The counters table provides running totals of events such as reads and writes for specific kernel blocks and data nodes. Counts are kept from the most recent node start or restart; a node start or restart resets all counters on that node. Not all kernel blocks have all types of counters.

The counters table contains the following columns:

  • node_id

    The data node ID

  • block_name

    Name of the associated NDB kernel block (see NDB Kernel Blocks).

  • block_instance

    Block instance

  • counter_id

    The counter's internal ID number; normally an integer between 1 and 10, inclusive.

  • counter_name

    The name of the counter. See text for names of individual counters and the NDB kernel block with which each counter is associated.

  • val

    The counter's value


Each counter is associated with a particular NDB kernel block.

The OPERATIONS counter is associated with the DBLQH (local query handler) kernel block. A primary-key read counts as one operation, as does a primary-key update. For reads, there is one operation in DBLQH per operation in DBTC. For writes, there is one operation counted per fragment replica.

The ATTRINFO, TRANSACTIONS, COMMITS, READS, LOCAL_READS, SIMPLE_READS, WRITES, LOCAL_WRITES, ABORTS, TABLE_SCANS, and RANGE_SCANS counters are associated with the DBTC (transaction co-ordinator) kernel block.

LOCAL_WRITES and LOCAL_READS are primary-key operations using a transaction coordinator in a node that also holds the primary fragment replica of the record.

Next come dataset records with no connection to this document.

**config.mk**
```make
export PLATFORM = sky130hd
export DESIGN_NAME = min_heap_key_update
export DESIGN_NICKNAME = d
export VERILOG_FILES = /design/src/sv/mhku_pkg.sv /design/src/sv/min_heap_key_update.sv /design/src/sv/mhku_ram.sv /design/src/sv/mhku_ctrl.sv /design/src/sv/mhku_dp.sv
export VERILOG_INCLUDE_DIRS = /design/src /design/src/sv
export SDC_FILE = /design/constraint.sdc
export NUM_CORES = 1
export LEC_CHECK = 0
export ABC_AREA = 1
export BUFFER_PORTS_ARGS = -buffer_cell sky130_fd_sc_hd__buf_2
export CORE_MARGIN = 8
export CORE_UTILIZATION = 45
export CTS_CLUSTER_DIAMETER = 50
export DETAILED_ROUTE_END_ITERATION = 8
export GPL_TIMING_DRIVEN = 0
export HOLD_SLACK_MARGIN = 0.1
export PLACE_DENSITY = 0.7
export SLEW_MARGIN = 15
export SYNTH_ARGS = -nofsm -noshare
export SYNTH_HDL_FRONTEND = slang
export SYNTH_SLANG_ARGS = --single-unit
```
**constraint.sdc**
```tcl
create_clock -name clk -period 5.46 [get_ports clk]
set_input_delay 0.273 -clock clk [delete_from_list [all_inputs] [get_ports clk]]
set_output_delay 0.273 -clock clk [all_outputs]
set_load 0.02 [all_outputs]
```
**src/sv/min_heap_key_update_defines.svh**
```systemverilog
// Assertion macros for the min-heap key update block.
`ifndef MIN_HEAP_KEY_UPDATE_DEFINES_SVH
`define MIN_HEAP_KEY_UPDATE_DEFINES_SVH

`ifndef NO_ASSERTIONS
// same-cycle implication, held off during reset
`define MHKU_ASSERT_IMP(label, clk, rst_n, a, b) \
  label: assert property (@(posedge clk) disable iff (!rst_n) (a) |-> (b)) \
    else $error("mhku: implication failed");
// next-cycle implication, held off during reset
`define MHKU_ASSERT_NXT(label, clk, rst_n, a, b) \
  label: assert property (@(posedge clk) disable iff (!rst_n) (a) |=> (b)) \
    else $error("mhku: next-cycle implication failed");
`else
`define MHKU_ASSERT_IMP(label, clk, rst_n, a, b)
`define MHKU_ASSERT_NXT(label, clk, rst_n, a, b)
`endif

`endif

```
**src/sv/mhku_pkg.sv**
```systemverilog
// Shared types and constants for the min-heap key update block.
`default_nettype none
package mhku_pkg;

  localparam int IDX_W          = 5;
  localparam int KEY_W          = 32;
  localparam int CNT_W          = 5;
  localparam int HEAP_DEPTH_DEF = 16;
  localparam logic [CNT_W-1:0] ACTIVE_RESET = 5'd16;

  typedef enum logic [1:0] {
    REQ_LOAD = 2'd0,
    REQ_DEC  = 2'd1,
    REQ_INC  = 2'd2,
    REQ_READ = 2'd3
  } req_t;

  typedef enum logic [3:0] {
    S_IDLE,
    S_OLD,
    S_UP_RD,
    S_UP_CMP,
    S_DN_RDL,
    S_DN_RDR,
    S_DN_PICK,
    S_DN_CMP,
    S_DONE
  } state_t;

  typedef enum logic [1:0] {
    RD_IN,
    RD_PARENT,
    RD_LEFT,
    RD_RIGHT
  } rd_sel_t;

  typedef enum logic [1:0] {
    WS_KEY,
    WS_RDATA,
    WS_CHILD
  } wr_src_t;

  typedef enum logic [1:0] {
    POS_HOLD,
    POS_PARENT,
    POS_CHILD
  } pos_op_t;

  typedef struct packed {
    logic    latch;
    logic    rd_en;
    rd_sel_t rd_sel;
    logic    wr_en;
    wr_src_t wr_src;
    logic    ld_old;
    pos_op_t pos_op;
    logic    child_left;
    logic    child_right;
    logic    res_ld;
  } cmd_t;

  typedef struct packed {
    req_t req;
    logic bad;
    logic at_root;
    logic key_lt_rd;
    logic left_in;
    logic right_in;
    logic rd_lt_child;
    logic child_lt_key;
    logic out_free;
  } sts_t;

endpackage
`default_nettype wire

```
**src/sv/min_heap_key_update.sv**
```systemverilog
// Top level of the min-heap key update block.
// Keeps a 1-based binary min-heap of signed 32-bit keys in a small RAM.
// Input channel (in_valid/in_stall) takes one request item: load, decrease
// key (sift up), increase key (sift down) or read. The result channel
// (out_valid/out_stall) returns one item per request: value, final_index,
// warn and bad_index. cfg_valid/cfg_ready writes active_count; cfg_ready is
// always high. Writes are to be made only while the block is idle; the
// block itself does not enforce this. From acceptance to out_valid: load,
// read and bad index pass the old-value step; decrease reads the parent and
// compares per level moved, up to the root; increase reads the left child,
// reads the right one, picks when both exist and compares, per level moved.
// The single RAM read port, with its registered read, sets the steps per
// level. One item is in work at a time; the next is accepted the cycle
// after its result enters the output register, even while that result is
// still stalled.
// Reset (rst_n low, synchronous) sets active_count to 16 and empties the
// pipeline; heap entries are undefined until loaded. While out_stall is
// high the result holds and a finished item waits in the sequencer.
`default_nettype none
`include "min_heap_key_update_defines.svh"
module min_heap_key_update
  import mhku_pkg::*;
#(
  parameter int HEAP_DEPTH = HEAP_DEPTH_DEF
) (
  input  wire logic                    clk,
  input  wire logic                    rst_n,
  input  wire logic                    in_valid,
  output logic                         in_stall,
  input  wire logic [1:0]              in_req_type,
  input  wire logic [IDX_W-1:0]        in_index,
  input  wire logic signed [KEY_W-1:0] in_key,
  output logic                         out_valid,
  input  wire logic                    out_stall,
  output logic signed [KEY_W-1:0]      out_value,
  output logic [IDX_W-1:0]             out_final_index,
  output logic                         out_warn,
  output logic                         out_bad_index,
  input  wire logic                    cfg_valid,
  output logic                         cfg_ready,
  input  wire logic [CNT_W-1:0]        cfg_active_count
);

  cmd_t cmd;
  sts_t sts;

  assign cfg_ready = 1'b1;

  mhku_ctrl u_ctrl (
    .clk      (clk),
    .rst_n    (rst_n),
    .in_valid (in_valid),
    .in_stall (in_stall),
    .sts      (sts),
    .cmd      (cmd)
  );

  mhku_dp #(
    .HEAP_DEPTH (HEAP_DEPTH)
  ) u_dp (
    .clk              (clk),
    .rst_n            (rst_n),
    .in_req_type      (in_req_type),
    .in_index         (in_index),
    .in_key           (in_key),
    .cfg_valid        (cfg_valid && cfg_ready),
    .cfg_active_count (cfg_active_count),
    .out_valid        (out_valid),
    .out_stall        (out_stall),
    .out_value        (out_value),
    .out_final_index  (out_final_index),
    .out_warn         (out_warn),
    .out_bad_index    (out_bad_index),
    .cmd              (cmd),
    .sts              (sts)
  );

  // an accepted item keeps the sequencer busy in the cycle after acceptance
  `MHKU_ASSERT_NXT(a_busy_after_accept, clk, rst_n, in_valid && !in_stall, in_stall)
  // an ignored request reports position 0 and no warning
  `MHKU_ASSERT_IMP(a_bad_fields, clk, rst_n, out_valid && out_bad_index,
                   (out_final_index == '0) && !out_warn && (out_value == '0))
  // a served request always lands on a real heap position
  `MHKU_ASSERT_IMP(a_good_pos, clk, rst_n, out_valid && !out_bad_index,
                   out_final_index != '0)
  // a result is never produced in the cycle right after acceptance
  `MHKU_ASSERT_NXT(a_no_early_result, clk, rst_n, in_valid && !in_stall && !out_valid,
                   !out_valid)

endmodule
`default_nettype wire

```
**src/sv/mhku_ram.sv**
```systemverilog
// Generic single-write, single-read RAM with registered read data.
`default_nettype none
module mhku_ram #(
  parameter int WIDTH = 32,
  parameter int DEPTH = 16
) (
  input  wire logic                     clk,
  input  wire logic                     wr_en,
  input  wire logic [$clog2(DEPTH)-1:0] wr_addr,
  input  wire logic [WIDTH-1:0]         wr_data,
  input  wire logic                     rd_en,
  input  wire logic [$clog2(DEPTH)-1:0] rd_addr,
  output logic      [WIDTH-1:0]         rd_data
);

  logic [WIDTH-1:0] mem [DEPTH];

  always_ff @(posedge clk) begin
    if (wr_en) begin
      mem[wr_addr] <= wr_data;
    end
    if (rd_en) begin
      rd_data <= mem[rd_addr];
    end
  end

endmodule
`default_nettype wire

```
**src/sv/mhku_ctrl.sv**
```systemverilog
// Sequencer for load, read and sift-up / sift-down requests.
`default_nettype none
module mhku_ctrl
  import mhku_pkg::*;
(
  input  wire logic clk,
  input  wire logic rst_n,
  input  wire logic in_valid,
  output logic      in_stall,
  input  wire sts_t sts,
  output cmd_t      cmd
);

  state_t state_r, state_nxt;
  logic   accept;

  assign in_stall = (state_r != S_IDLE);
  assign accept   = in_valid && (state_r == S_IDLE);

  always_ff @(posedge clk) begin
    if (!rst_n) begin
      state_r <= S_IDLE;
    end else begin
      state_r <= state_nxt;
    end
  end

  always_comb begin
    state_nxt = state_r;
    unique case (state_r)
      S_IDLE: begin
        if (accept) state_nxt = S_OLD;
      end
      S_OLD: begin
        if (sts.bad) begin
          state_nxt = S_DONE;
        end else begin
          unique case (sts.req)
            REQ_DEC: state_nxt = S_UP_RD;
            REQ_INC: state_nxt = S_DN_RDL;
            default: state_nxt = S_DONE;
          endcase
        end
      end
      S_UP_RD:   state_nxt = sts.at_root ? S_DONE : S_UP_CMP;
      S_UP_CMP:  state_nxt = sts.key_lt_rd ? S_UP_RD : S_DONE;
      S_DN_RDL:  state_nxt = sts.left_in ? S_DN_RDR : S_DONE;
      S_DN_RDR:  state_nxt = sts.right_in ? S_DN_PICK : S_DN_CMP;
      S_DN_PICK: state_nxt = S_DN_CMP;
      S_DN_CMP:  state_nxt = sts.child_lt_key ? S_DN_RDL : S_DONE;
      S_DONE: begin
        if (sts.out_free) state_nxt = S_IDLE;
      end
      default:   state_nxt = S_IDLE;
    endcase
  end

  always_comb begin
    cmd = '0;
    unique case (state_r)
      S_IDLE: begin
        cmd.latch  = accept;
        cmd.rd_en  = accept;
        cmd.rd_sel = RD_IN;
      end
      S_OLD: begin
        cmd.ld_old = 1'b1;
        cmd.wr_en  = !sts.bad && (sts.req == REQ_LOAD);
        cmd.wr_src = WS_KEY;
      end
      S_UP_RD: begin
        // at the root the moving key lands where it is
        cmd.wr_en  = sts.at_root;
        cmd.wr_src = WS_KEY;
        cmd.rd_en  = !sts.at_root;
        cmd.rd_sel = RD_PARENT;
      end
      S_UP_CMP: begin
        cmd.wr_en  = 1'b1;
        if (sts.key_lt_rd) begin
          cmd.wr_src = WS_RDATA;
          cmd.pos_op = POS_PARENT;
        end else begin
          cmd.wr_src = WS_KEY;
        end
      end
      S_DN_RDL: begin
        cmd.wr_en  = !sts.left_in;
        cmd.wr_src = WS_KEY;
        cmd.rd_en  = sts.left_in;
        cmd.rd_sel = RD_LEFT;
      end
      S_DN_RDR: begin
        cmd.child_left = 1'b1;
        cmd.rd_en      = sts.right_in;
        cmd.rd_sel     = RD_RIGHT;
      end
      S_DN_PICK: begin
        cmd.child_right = sts.rd_lt_child;
      end
      S_DN_CMP: begin
        cmd.wr_en = 1'b1;
        if (sts.child_lt_key) begin
          cmd.wr_src = WS_CHILD;
          cmd.pos_op = POS_CHILD;
        end else begin
          cmd.wr_src = WS_KEY;
        end
      end
      S_DONE: begin
        cmd.res_ld = sts.out_free;
      end
      default: cmd = '0;
    endcase
  end

endmodule
`default_nettype wire

```
**src/sv/mhku_dp.sv**
```systemverilog
// Datapath: heap store, position and key registers, result register.
`default_nettype none
module mhku_dp
  import mhku_pkg::*;
#(
  parameter int HEAP_DEPTH = HEAP_DEPTH_DEF
) (
  input  wire logic                    clk,
  input  wire logic                    rst_n,
  input  wire logic [1:0]              in_req_type,
  input  wire logic [IDX_W-1:0]        in_index,
  input  wire logic signed [KEY_W-1:0] in_key,
  input  wire logic                    cfg_valid,
  input  wire logic [CNT_W-1:0]        cfg_active_count,
  output logic                         out_valid,
  input  wire logic                    out_stall,
  output logic signed [KEY_W-1:0]      out_value,
  output logic [IDX_W-1:0]             out_final_index,
  output logic                         out_warn,
  output logic                         out_bad_index,
  input  wire cmd_t                    cmd,
  output sts_t                         sts
);

  localparam int AW = $clog2(HEAP_DEPTH);
  localparam int PW = $clog2(HEAP_DEPTH + 1);
  localparam int CW = ((PW > CNT_W) ? PW : CNT_W) + 1;

  logic [CNT_W-1:0]        act_r;
  logic                    out_valid_r;
  req_t                    req_r;
  logic [IDX_W-1:0]        idx_r;
  logic signed [KEY_W-1:0] key_r;
  logic [PW-1:0]           pos_r, pos_nxt;
  logic signed [KEY_W-1:0] child_r;
  logic [PW-1:0]           cpos_r;
  logic                    warn_r;
  logic signed [KEY_W-1:0] val_r;
  logic signed [KEY_W-1:0] out_value_r;
  logic [IDX_W-1:0]        out_fin_r;
  logic                    out_warn_r;
  logic                    out_bad_r;

  logic [KEY_W-1:0]        rdata;
  logic signed [KEY_W-1:0] rd_s;
  logic [CW-1:0]           n_c, left_c, right_c, rd_pos;
  logic [AW-1:0]           rd_addr, wr_addr;
  logic [KEY_W-1:0]        wr_data;
  logic                    bad;
  logic                    out_free;

  assign rd_s    = $signed(rdata);
  // bound in force is min(active_count, depth)
  assign n_c     = (CW'(act_r) > CW'(HEAP_DEPTH)) ? CW'(HEAP_DEPTH) : CW'(act_r);
  assign left_c  = CW'({pos_r, 1'b0});
  assign right_c = left_c + CW'(1);
  assign bad     = (idx_r == '0) || (CW'(idx_r) > n_c);
  assign out_free = !out_valid_r || !out_stall;

  always_comb begin
    unique case (cmd.rd_sel)
      RD_IN:     rd_pos = CW'(in_index);
      RD_PARENT: rd_pos = CW'(pos_r >> 1);
      RD_LEFT:   rd_pos = left_c;
      RD_RIGHT:  rd_pos = right_c;
      default:   rd_pos = left_c;
    endcase
  end

  // positions are 1-based, store addresses 0-based
  assign rd_addr = AW'(rd_pos - CW'(1));
  assign wr_addr = AW'(CW'(pos_r) - CW'(1));

  always_comb begin
    unique case (cmd.wr_src)
      WS_KEY:   wr_data = key_r;
      WS_RDATA: wr_data = rdata;
      WS_CHILD: wr_data = child_r;
      default:  wr_data = key_r;
    endcase
  end

  mhku_ram #(
    .WIDTH (KEY_W),
    .DEPTH (HEAP_DEPTH)
  ) u_store (
    .clk     (clk),
    .wr_en   (cmd.wr_en),
    .wr_addr (wr_addr),
    .wr_data (wr_data),
    .rd_en   (cmd.rd_en),
    .rd_addr (rd_addr),
    .rd_data (rdata)
  );

  always_comb begin
    unique case (cmd.pos_op)
      POS_PARENT: pos_nxt = pos_r >> 1;
      POS_CHILD:  pos_nxt = cpos_r;
      default:    pos_nxt = pos_r;
    endcase
  end

  always_comb begin
    sts.req          = req_r;
    sts.bad          = bad;
    sts.at_root      = (pos_r == PW'(1));
    sts.key_lt_rd    = key_r < rd_s;
    sts.left_in      = left_c <= n_c;
    sts.right_in     = right_c <= n_c;
    sts.rd_lt_child  = rd_s < child_r;
    sts.child_lt_key = child_r < key_r;
    sts.out_free     = out_free;
  end

  always_ff @(posedge clk) begin
    if (!rst_n) begin
      act_r       <= ACTIVE_RESET;
      out_valid_r <= 1'b0;
    end else begin
      if (cfg_valid) act_r <= cfg_active_count;
      if (cmd.res_ld) begin
        out_valid_r <= 1'b1;
      end else if (!out_stall) begin
        out_valid_r <= 1'b0;
      end
    end
  end

  always_ff @(posedge clk) begin
    if (cmd.latch) begin
      req_r <= req_t'(in_req_type);
      idx_r <= in_index;
      key_r <= in_key;
      pos_r <= PW'(in_index);
    end else begin
      pos_r <= pos_nxt;
    end
    if (cmd.ld_old) begin
      warn_r <= ((req_r == REQ_DEC) && (key_r >= rd_s)) ||
                ((req_r == REQ_INC) && (key_r <= rd_s));
      val_r  <= (req_r == REQ_READ) ? rd_s : key_r;
    end
    if (cmd.child_left) begin
      child_r <= rd_s;
      cpos_r  <= PW'(left_c);
    end else if (cmd.child_right) begin
      child_r <= rd_s;
      cpos_r  <= PW'(right_c);
    end
    if (cmd.res_ld) begin
      out_value_r <= bad ? '0 : val_r;
      out_fin_r   <= bad ? '0 : IDX_W'(pos_r);
      out_warn_r  <= !bad && warn_r;
      out_bad_r   <= bad;
    end
  end

  assign out_valid       = out_valid_r;
  assign out_value       = out_value_r;
  assign out_final_index = out_fin_r;
  assign out_warn        = out_warn_r;
  assign out_bad_index   = out_bad_r;

endmodule
`default_nettype wire
```
==> results of run 1 <==
==> layer usage <==
layer | up-vias | global-route usage (%) | wire length (um)
met2 | 1419 | 38.1 | 43000
met5 | - | 0 | 0
met1 | 10600 | 28.9 | 33800
li1 | 9800 | - | -
met4 | 0 | 10.9 | 4560
met3 | 278 | 5.15 | 10000
==> synthesized netlist by cell type (4+ instances only) <==
library cell	n
a21oi_1	124
buf_1	4
buf_2	42
buf_4	9
clkbuf_1	70
dfxtp_1	11
edfxtp_1	696
ha_1	112
inv_1	260
inv_2	6
nand2_1	243
nand3_1	57
nand4_1	12
nor2_1	316
nor3_1	17
o211ai_1	94
o21a_1	4
o21ai_0	374
o221ai_1	33
o22ai_1	32
==> cell type report <==
cell class / instances / area, sq um
multi-input combinational: 1450 / 8100
fill: 5487 / 30900
buffer: 128 / 589
sequential: 707 / 21100
inverter: 269 / 1010
tap: 873 / 1090
clock buffer: 95 / 2160
clock inverter: 55 / 403
timing repair buffer: 221 / 1860
==> where the power goes <==
group	total, W	switching (W)	internal, W	leakage, nW
Clock	0.00521	0.00220	0.00300	1.24
Combinational	0.00420	0.00302	0.00118	5.89
Sequential	0.00702	0.000272	0.00675	6.41
Total	0.0164	0.00550	0.0109	13.5
==> worst max path at each step <==
| stage | depth (start not counted) | startpoint | slack [ns] | end |
|---|---|---|---|---|
| CTS | 22 | u_ctrl.state_r[3]$_SDFFE_PN0P_ | 0.23 | u_dp.u_store.rd_data[20]$_DFFE_PP_ |
| floorplan | 16 | u_dp.act_r[3]$_SDFFE_PN0P_ | 0.97 | u_dp.u_store.mem[11][0]$_DFFE_PP_ |
| global route | 18 | u_ctrl.state_r[0]$_SDFFE_PN0P_ | 0.000004 | u_dp.u_store.rd_data[20]$_DFFE_PP_ |
| finish | 22 | u_ctrl.state_r[3]$_SDFFE_PN0P_ | 0.14 | u_dp.u_store.rd_data[20]$_DFFE_PP_ |
| detailed placement | 22 | u_ctrl.state_r[3]$_SDFFE_PN0P_ | 0.29 | u_dp.u_store.rd_data[20]$_DFFE_PP_ |
| global placement | 16 | u_dp.act_r[1]$_SDFFE_PN0P_ | -2.50 | u_dp.u_store.mem[4][20]$_DFFE_PP_ |
==> state kept, by name (all words and copies together) (netlist names) <==
register,flops
u_dp.cpos_r,5
u_dp.out_warn,1
u_dp.req_r,2
u_ctrl.state_r,4
u_dp.act_r,5
u_dp.out_value,32
u_dp.out_valid,1
u_dp.warn_r,1
u_dp.key_r,32
u_dp.u_store.rd_data,32
u_dp.pos_r,5
u_dp.child_r,32
u_dp.val_r,32
u_dp.u_store.mem,512
u_dp.idx_r,5
u_dp.out_final_index,5
u_dp.out_bad_index,1
==> metrics by stage <==
stage	TNS [ns]	utilization (%)	setup WS, ns
floorplan	0	-	0.966
global placement	-831.94	47.9	-2.50
detailed placement	0	49.4	0.289
CTS	0	54.0	0.228
global route	0	54.0	0.00000444
finish	0	54.0	0.143
==> worst max-delay path, cell delays in order, from the launching register on <==
cell and delay (ns):
dfxtp_1 0.35, inv_2 0.06, nand2_2 0.11, inv_2 0.05, nand2_1 0.14, inv_2 0.08
nor2_4 0.16, nand2_1 0.07, nand2_1 0.21, buf_6 0.23, inv_4 0.11, buf_4 0.21
buf_4 0.21, ha_1 0.31, clkbuf_1 0.30, inv_1 0.26, clkbuf_1 0.51, clkbuf_1 0.63
a21oi_1 0.09, o21ai_0 0.13, o21ai_0 0.14, o211ai_1 0.39, nand2_1 0.26
==> logic make-up (layout without fill, tap and decap cells) <==
family,Yosys count,after routing,share of synthesized area (%)
other,1,1,0.0122
adder cells (fa/ha/maj),112,112,4.57
buffers and inverters,397,768,5.22
AND/OR/NAND/NOR,657,657,8.62
AO/OA/AOI/OAI,675,675,12.5
flip-flops,707,707,68.9
XOR/XNOR,5,5,0.216
==> repair_timing <==
| item | 4_1_cts | 5_1_grt |
|---|---|---|
| hold endpoints to repair | 54 | 0 |
| hold buffers | 55 | 0 |
| buffers inserted | 0 | 0 |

The READS counter includes all reads. LOCAL_READS includes only those reads of the primary fragment replica on the same node as this transaction coordinator. SIMPLE_READS includes only those reads in which the read operation is the beginning and ending operation for a given transaction. Simple reads do not hold locks but are part of a transaction, in that they observe uncommitted changes made by the transaction containing them but not of any other uncommitted transactions. Such reads are simple from the point of view of the TC block; since they hold no locks they are not durable, and once DBTC has routed them to the relevant LQH block, it holds no state for them.

ATTRINFO keeps a count of the number of times an interpreted program is sent to the data node. See NDB Protocol Messages, for more information about ATTRINFO messages in the NDB kernel.


The block_name and block_instance columns provide, respectively, the applicable NDB kernel block name and instance number. You can use these to obtain information about specific threads from the threadblocks table.

A number of counters provide information about transporter overload and send buffer sizing when troubleshooting such issues. For each LQH instance, there is one instance of each counter in the following list:

  • LQHKEY_OVERLOAD: Number of primary key requests rejected at the LQH block instance due to transporter overload

  • LQHKEY_OVERLOAD_TC: Count of instances of LQHKEY_OVERLOAD where the TC node transporter was overloaded

  • LQHKEY_OVERLOAD_READER: Count of instances of LQHKEY_OVERLOAD where the API reader (reads only) node was overloaded.

  • LQHKEY_OVERLOAD_NODE_PEER: Count of instances of LQHKEY_OVERLOAD where the next backup data node (writes only) was overloaded

  • LQHKEY_OVERLOAD_SUBSCRIBER: Count of instances of LQHKEY_OVERLOAD where a event subscriber (writes only) was overloaded.

  • LQHSCAN_SLOWDOWNS: Count of instances where a fragment scan batch size was reduced due to scanning API transporter overload.